Walter1 · July 28, 2023, 7:16am

It is this error message and the node crashed again:

FATAL Unrecoverable error {“error”: “piecestore monitor: timed out after 1m0s while verifying writability of storage directory”, “errorVerbose”: “piecestore monitor: timed out after 1m0s while verifying writability of storage directory\n\tstorj.io/storj/storagenode/monitor.(*Service).Run.func2.1:169\n\tstorj.io/common/sync2.(*Cycle).Run:160\n\tstorj.io/storj/storagenode/monitor.(*Service).Run.func2:161\n\tgolang.org/x/sync/errgroup.(*Group).Go.func1:75”}

Am now checking the disk with the command:

chkdsk E: /F

It must be written in capital letters otherwise it can’t find it.

Edit: How often should the defragmentation run? Once in a month is enough?

Alexey · July 28, 2023, 7:28am

The default schedule is fine. I do not remember what Windows uses by default, never changed it.

Walter1 · July 28, 2023, 7:41am

It is weekly and I didn’t change it.

Alexey · July 28, 2023, 7:52am

Then perhaps your node collected enough data to slow down your disk (if it doesn’t have issues though), so you may try to increase a timeout for a writeability check in your case.

Walter1 · July 28, 2023, 7:55am

Can you tell which line it is exactly in the config.yaml?

Alexey · July 28, 2023, 8:05am

You need to add a new parameter, if it doesn’t exist

save the config, and restart the node.
Use a Notepad++ editor to edit the config file and do not forget to save it.

daki82 · July 28, 2023, 8:51am

since it will take ages to defrag anyway, i would do it once a 1TB filled up every new TB.
maybe al 2-3 month

Walter1 · July 28, 2023, 9:01am

OK did it and pasted it above the other storage2 entries.

Am now curious if it passes trough stable. The defragmentation is also still runnning but shouldn’t be a problem parallel. Right?

daki82 · July 28, 2023, 9:12am

on healthy node no problem.
on slow node you can set it to full for less disturbing write while defrag.

atm my node with databases on ssd fragments at 0.2% per 50GB disk space used.or al 2days
so all 40-60 days defrag is ok i think. maybe 3 times a year also.

on my 7.8TB node with databases on disk. defrag will run for one whole week.
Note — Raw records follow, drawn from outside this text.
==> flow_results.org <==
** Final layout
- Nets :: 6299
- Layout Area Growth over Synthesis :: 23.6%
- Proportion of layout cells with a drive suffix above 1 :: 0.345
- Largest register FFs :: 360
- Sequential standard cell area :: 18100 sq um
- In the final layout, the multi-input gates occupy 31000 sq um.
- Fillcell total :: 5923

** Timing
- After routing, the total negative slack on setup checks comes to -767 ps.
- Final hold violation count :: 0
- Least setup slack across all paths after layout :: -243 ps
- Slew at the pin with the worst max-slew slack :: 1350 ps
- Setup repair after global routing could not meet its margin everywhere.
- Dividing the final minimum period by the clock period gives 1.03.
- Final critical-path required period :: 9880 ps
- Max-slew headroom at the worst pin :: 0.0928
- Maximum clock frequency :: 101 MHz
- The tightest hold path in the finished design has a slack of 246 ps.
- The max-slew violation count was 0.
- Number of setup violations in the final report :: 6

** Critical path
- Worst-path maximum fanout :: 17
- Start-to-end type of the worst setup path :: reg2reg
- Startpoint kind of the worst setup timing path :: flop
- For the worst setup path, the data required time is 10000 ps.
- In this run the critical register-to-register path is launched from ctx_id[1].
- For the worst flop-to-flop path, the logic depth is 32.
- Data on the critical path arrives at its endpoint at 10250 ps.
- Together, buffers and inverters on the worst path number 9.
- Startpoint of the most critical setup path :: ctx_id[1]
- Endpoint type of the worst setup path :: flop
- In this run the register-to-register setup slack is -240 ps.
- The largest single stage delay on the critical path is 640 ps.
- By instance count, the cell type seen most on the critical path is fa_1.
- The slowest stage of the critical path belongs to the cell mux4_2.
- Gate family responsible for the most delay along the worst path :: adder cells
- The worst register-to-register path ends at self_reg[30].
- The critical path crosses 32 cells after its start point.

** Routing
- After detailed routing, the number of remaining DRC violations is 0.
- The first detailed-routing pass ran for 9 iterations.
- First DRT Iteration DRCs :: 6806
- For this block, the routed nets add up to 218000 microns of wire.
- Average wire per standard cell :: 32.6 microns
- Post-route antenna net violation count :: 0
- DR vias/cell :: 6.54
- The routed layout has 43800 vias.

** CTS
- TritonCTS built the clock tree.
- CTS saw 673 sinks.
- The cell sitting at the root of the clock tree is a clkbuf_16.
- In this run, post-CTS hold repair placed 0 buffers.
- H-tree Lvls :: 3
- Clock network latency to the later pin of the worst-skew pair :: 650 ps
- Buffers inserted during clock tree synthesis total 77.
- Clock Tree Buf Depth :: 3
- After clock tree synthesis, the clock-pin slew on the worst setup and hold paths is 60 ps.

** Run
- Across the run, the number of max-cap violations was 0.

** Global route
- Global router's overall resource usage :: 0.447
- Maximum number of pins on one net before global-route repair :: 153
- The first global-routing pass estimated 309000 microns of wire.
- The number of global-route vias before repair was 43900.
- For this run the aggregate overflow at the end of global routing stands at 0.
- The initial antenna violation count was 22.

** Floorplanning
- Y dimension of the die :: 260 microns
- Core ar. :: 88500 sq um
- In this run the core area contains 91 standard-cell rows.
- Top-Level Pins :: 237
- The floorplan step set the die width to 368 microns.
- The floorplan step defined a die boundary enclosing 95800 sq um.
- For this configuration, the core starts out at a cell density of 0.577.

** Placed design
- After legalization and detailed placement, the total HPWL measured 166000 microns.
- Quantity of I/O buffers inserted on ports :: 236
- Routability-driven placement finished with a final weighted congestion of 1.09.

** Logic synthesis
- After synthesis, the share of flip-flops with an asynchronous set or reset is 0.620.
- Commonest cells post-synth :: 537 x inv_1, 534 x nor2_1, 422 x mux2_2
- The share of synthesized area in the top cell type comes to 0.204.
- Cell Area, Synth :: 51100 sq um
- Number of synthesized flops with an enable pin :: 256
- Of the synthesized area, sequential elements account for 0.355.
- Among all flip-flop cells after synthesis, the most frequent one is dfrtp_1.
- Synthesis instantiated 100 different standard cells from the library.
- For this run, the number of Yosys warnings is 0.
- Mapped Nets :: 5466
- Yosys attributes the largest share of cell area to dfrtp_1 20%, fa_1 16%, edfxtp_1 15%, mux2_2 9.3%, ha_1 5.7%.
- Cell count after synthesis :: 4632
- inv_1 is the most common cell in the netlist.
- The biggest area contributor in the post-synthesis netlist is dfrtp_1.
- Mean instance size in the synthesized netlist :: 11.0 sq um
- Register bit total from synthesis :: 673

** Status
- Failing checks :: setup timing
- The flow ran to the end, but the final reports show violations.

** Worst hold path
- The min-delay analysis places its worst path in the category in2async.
Walter1 · July 28, 2023, 9:14am

I have also like ~8 TB and with database on it. That’s why I turned it on before the defragmentation is complete. ^^

arrogantrabbit · July 28, 2023, 7:16pm

Why are we discussing defragmentation here? Disable it. Vast majority of files are smaller than sector size.

Alexey · July 29, 2023, 7:08am

This is a bad practice, because the regular defragmentation will be shorter than if you run it once in several months especially on the storage location, where pieces moves very often (if it still has a free space).

right, it has a low priority.

on SSD the fragmentation has almost no impact on latency, since there is no mechanical moves.

I strongly disagree. Unlike ext4 the NTFS fs has a serious impact on latency due fragmentation.
So, please do not disable it for the storage location.

To support my opinion I can invite @Vadim to confirm that defragmentation has fixed an issue with disk timeouts for his setup.